Your task: Repeat the records below verbatim.

START Information

[config.mk]
export PLATFORM = sky130hd
export DESIGN_NAME = spi_tl_bridge
export DESIGN_NICKNAME = d
export VERILOG_FILES = /design/src/rtl/spi_tl_pkg.sv /design/src/rtl/spi_tl_shift.sv /design/src/rtl/spi_tl_regs.sv /design/src/rtl/spi_tl_host.sv /design/src/rtl/spi_tl_bridge.sv
export SDC_FILE = /design/constraint.sdc
export NUM_CORES = 1
export LEC_CHECK = 0
export ABC_AREA = 0
export CAP_MARGIN = 20
export CORE_ASPECT_RATIO = 0.8
export CORE_MARGIN = 2
export CORE_UTILIZATION = 59
export DETAILED_ROUTE_END_ITERATION = 6
export PLACE_DENSITY = 0.87
export SLEW_MARGIN = 0
export SYNTH_ARGS = -nofsm -noshare
export SYNTH_HDL_FRONTEND = slang
export SYNTH_SLANG_ARGS = --single-unit
[constraint.sdc]
create_clock -name clk -period 4.6 [get_ports clk]
set_input_delay 0.69 -clock clk [delete_from_list [all_inputs] [get_ports clk]]
set_output_delay 0.69 -clock clk [all_outputs]
set_load 0.01 [all_outputs]
[src/rtl/spi_tl_pkg.sv]
package spi_tl_pkg;
    localparam int ADDR_BYTES = 4;

    localparam logic [6:0] REG_ADDR0   = 7'h00;
    localparam logic [6:0] REG_LEN_LO  = 7'h04;
    localparam logic [6:0] REG_LEN_HI  = 7'h05;
    localparam logic [6:0] REG_CMD     = 7'h06;
    localparam logic [6:0] REG_RD_STAT = 7'h07;
    localparam logic [6:0] REG_WR_STAT = 7'h08;
    localparam logic [6:0] REG_DATA    = 7'h09;
    localparam logic [6:0] REG_PACK    = 7'h0A;

    localparam logic [7:0] CMD_NULL  = 8'h00;
    localparam logic [7:0] CMD_READ  = 8'h01;
    localparam logic [7:0] CMD_WRITE = 8'h02;

    localparam logic [2:0] OP_PUT_FULL = 3'd0;
    localparam logic [2:0] OP_GET      = 3'd4;
    localparam logic [2:0] OP_ACK      = 3'd0;
    localparam logic [2:0] OP_ACK_DATA = 3'd1;

    typedef enum logic [1:0] {
        ST_IDLE  = 2'd0,
        ST_BUSY  = 2'd1,
        ST_DONE  = 2'd2,
        ST_ERROR = 2'd3
    } stat_e;

    typedef enum logic [1:0] {
        H_IDLE,
        H_REQ,
        H_RESP,
        H_HOLD
    } hstate_e;
endpackage

[src/rtl/spi_tl_shift.sv]
// Oversampling serial shifter: synchronizes pins, detects edges, frames bytes.
module spi_tl_shift #(
    parameter int SYNC_STAGES = 2
) (
    input  logic       clk,
    input  logic       rst_n,
    input  logic       sck_i,
    input  logic       csb_i,
    input  logic       mosi_i,
    input  logic [7:0] tx_byte_i,
    output logic       miso_o,
    output logic       frame_start_o,
    output logic       byte_done_o,
    output logic [7:0] rx_byte_o
);
    localparam int SW = (SYNC_STAGES < 2) ? 2 : SYNC_STAGES;

    typedef struct packed {
        logic [SW-1:0] sck_sync;
        logic [SW-1:0] cs_sync;
        logic [SW-1:0] mosi_sync;
        logic          sck_prev;
        logic          cs_prev;
        logic [2:0]    bit_cnt;
        logic [7:0]    rx_sh;
        logic [7:0]    tx_sh;
    } sh_t;

    sh_t q, d;
    logic sck_s, cs_s, mosi_s, rise, fall;
    logic [7:0] rx_full;

    always_comb begin
        d      = q;
        sck_s  = q.sck_sync[SW-1];
        cs_s   = q.cs_sync[SW-1];
        mosi_s = q.mosi_sync[SW-1];
        d.sck_sync  = {q.sck_sync[SW-2:0], sck_i};
        d.cs_sync   = {q.cs_sync[SW-2:0], csb_i};
        d.mosi_sync = {q.mosi_sync[SW-2:0], mosi_i};
        d.sck_prev  = sck_s;
        d.cs_prev   = cs_s;
        rise    = sck_s & ~q.sck_prev & ~cs_s;
        fall    = ~sck_s & q.sck_prev & ~cs_s;
        rx_full = {q.rx_sh[6:0], mosi_s};
        frame_start_o = ~cs_s & q.cs_prev;
        byte_done_o   = rise && (q.bit_cnt == 3'd7);
        rx_byte_o     = rx_full;
        if (frame_start_o) begin
            d.bit_cnt = 3'd0;
            d.rx_sh   = 8'd0;
            d.tx_sh   = 8'd0;
        end else if (rise) begin
            d.rx_sh   = rx_full;
            d.bit_cnt = q.bit_cnt + 3'd1;
            if (q.bit_cnt == 3'd7) begin
                d.tx_sh = tx_byte_i;
            end
        end else if (fall && (q.bit_cnt != 3'd0)) begin
            d.tx_sh = {q.tx_sh[6:0], 1'b0};
        end
        miso_o = q.tx_sh[7] & ~cs_s;
    end

    always_ff @(posedge clk or negedge rst_n) begin
        if (!rst_n) begin
            q          <= '0;
            q.cs_sync  <= '1;
            q.cs_prev  <= 1'b1;
        end else begin
            q <= d;
        end
    end
endmodule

END Information

Your solution:
[config.mk]
export PLATFORM = sky130hd
export DESIGN_NAME = spi_tl_bridge
export DESIGN_NICKNAME = d
export VERILOG_FILES = /design/src/rtl/spi_tl_pkg.sv /design/src/rtl/spi_tl_shift.sv /design/src/rtl/spi_tl_regs.sv /design/src/rtl/spi_tl_host.sv /design/src/rtl/spi_tl_bridge.sv
export SDC_FILE = /design/constraint.sdc
export NUM_CORES = 1
export LEC_CHECK = 0
export ABC_AREA = 0
export CAP_MARGIN = 20
export CORE_ASPECT_RATIO = 0.8
export CORE_MARGIN = 2
export CORE_UTILIZATION = 59
export DETAILED_ROUTE_END_ITERATION = 6
export PLACE_DENSITY = 0.87
export SLEW_MARGIN = 0
export SYNTH_ARGS = -nofsm -noshare
export SYNTH_HDL_FRONTEND = slang
export SYNTH_SLANG_ARGS = --single-unit
[constraint.sdc]
create_clock -name clk -period 4.6 [get_ports clk]
set_input_delay 0.69 -clock clk [delete_from_list [all_inputs] [get_ports clk]]
set_output_delay 0.69 -clock clk [all_outputs]
set_load 0.01 [all_outputs]
[src/rtl/spi_tl_pkg.sv]
package spi_tl_pkg;
    localparam int ADDR_BYTES = 4;

    localparam logic [6:0] REG_ADDR0   = 7'h00;
    localparam logic [6:0] REG_LEN_LO  = 7'h04;
    localparam logic [6:0] REG_LEN_HI  = 7'h05;
    localparam logic [6:0] REG_CMD     = 7'h06;
    localparam logic [6:0] REG_RD_STAT = 7'h07;
    localparam logic [6:0] REG_WR_STAT = 7'h08;
    localparam logic [6:0] REG_DATA    = 7'h09;
    localparam logic [6:0] REG_PACK    = 7'h0A;

    localparam logic [7:0] CMD_NULL  = 8'h00;
    localparam logic [7:0] CMD_READ  = 8'h01;
    localparam logic [7:0] CMD_WRITE = 8'h02;

    localparam logic [2:0] OP_PUT_FULL = 3'd0;
    localparam logic [2:0] OP_GET      = 3'd4;
    localparam logic [2:0] OP_ACK      = 3'd0;
    localparam logic [2:0] OP_ACK_DATA = 3'd1;

    typedef enum logic [1:0] {
        ST_IDLE  = 2'd0,
        ST_BUSY  = 2'd1,
        ST_DONE  = 2'd2,
        ST_ERROR = 2'd3
    } stat_e;

    typedef enum logic [1:0] {
        H_IDLE,
        H_REQ,
        H_RESP,
        H_HOLD
    } hstate_e;
endpackage

[src/rtl/spi_tl_shift.sv]
// Oversampling serial shifter: synchronizes pins, detects edges, frames bytes.
module spi_tl_shift #(
    parameter int SYNC_STAGES = 2
) (
    input  logic       clk,
    input  logic       rst_n,
    input  logic       sck_i,
    input  logic       csb_i,
    input  logic       mosi_i,
    input  logic [7:0] tx_byte_i,
    output logic       miso_o,
    output logic       frame_start_o,
    output logic       byte_done_o,
    output logic [7:0] rx_byte_o
);
    localparam int SW = (SYNC_STAGES < 2) ? 2 : SYNC_STAGES;

    typedef struct packed {
        logic [SW-1:0] sck_sync;
        logic [SW-1:0] cs_sync;
        logic [SW-1:0] mosi_sync;
        logic          sck_prev;
        logic          cs_prev;
        logic [2:0]    bit_cnt;
        logic [7:0]    rx_sh;
        logic [7:0]    tx_sh;
    } sh_t;

    sh_t q, d;
    logic sck_s, cs_s, mosi_s, rise, fall;
    logic [7:0] rx_full;

    always_comb begin
        d      = q;
        sck_s  = q.sck_sync[SW-1];
        cs_s   = q.cs_sync[SW-1];
        mosi_s = q.mosi_sync[SW-1];
        d.sck_sync  = {q.sck_sync[SW-2:0], sck_i};
        d.cs_sync   = {q.cs_sync[SW-2:0], csb_i};
        d.mosi_sync = {q.mosi_sync[SW-2:0], mosi_i};
        d.sck_prev  = sck_s;
        d.cs_prev   = cs_s;
        rise    = sck_s & ~q.sck_prev & ~cs_s;
        fall    = ~sck_s & q.sck_prev & ~cs_s;
        rx_full = {q.rx_sh[6:0], mosi_s};
        frame_start_o = ~cs_s & q.cs_prev;
        byte_done_o   = rise && (q.bit_cnt == 3'd7);
        rx_byte_o     = rx_full;
        if (frame_start_o) begin
            d.bit_cnt = 3'd0;
            d.rx_sh   = 8'd0;
            d.tx_sh   = 8'd0;
        end else if (rise) begin
            d.rx_sh   = rx_full;
            d.bit_cnt = q.bit_cnt + 3'd1;
            if (q.bit_cnt == 3'd7) begin
                d.tx_sh = tx_byte_i;
            end
        end else if (fall && (q.bit_cnt != 3'd0)) begin
            d.tx_sh = {q.tx_sh[6:0], 1'b0};
        end
        miso_o = q.tx_sh[7] & ~cs_s;
    end

    always_ff @(posedge clk or negedge rst_n) begin
        if (!rst_n) begin
            q          <= '0;
            q.cs_sync  <= '1;
            q.cs_prev  <= 1'b1;
        end else begin
            q <= d;
        end
    end
endmodule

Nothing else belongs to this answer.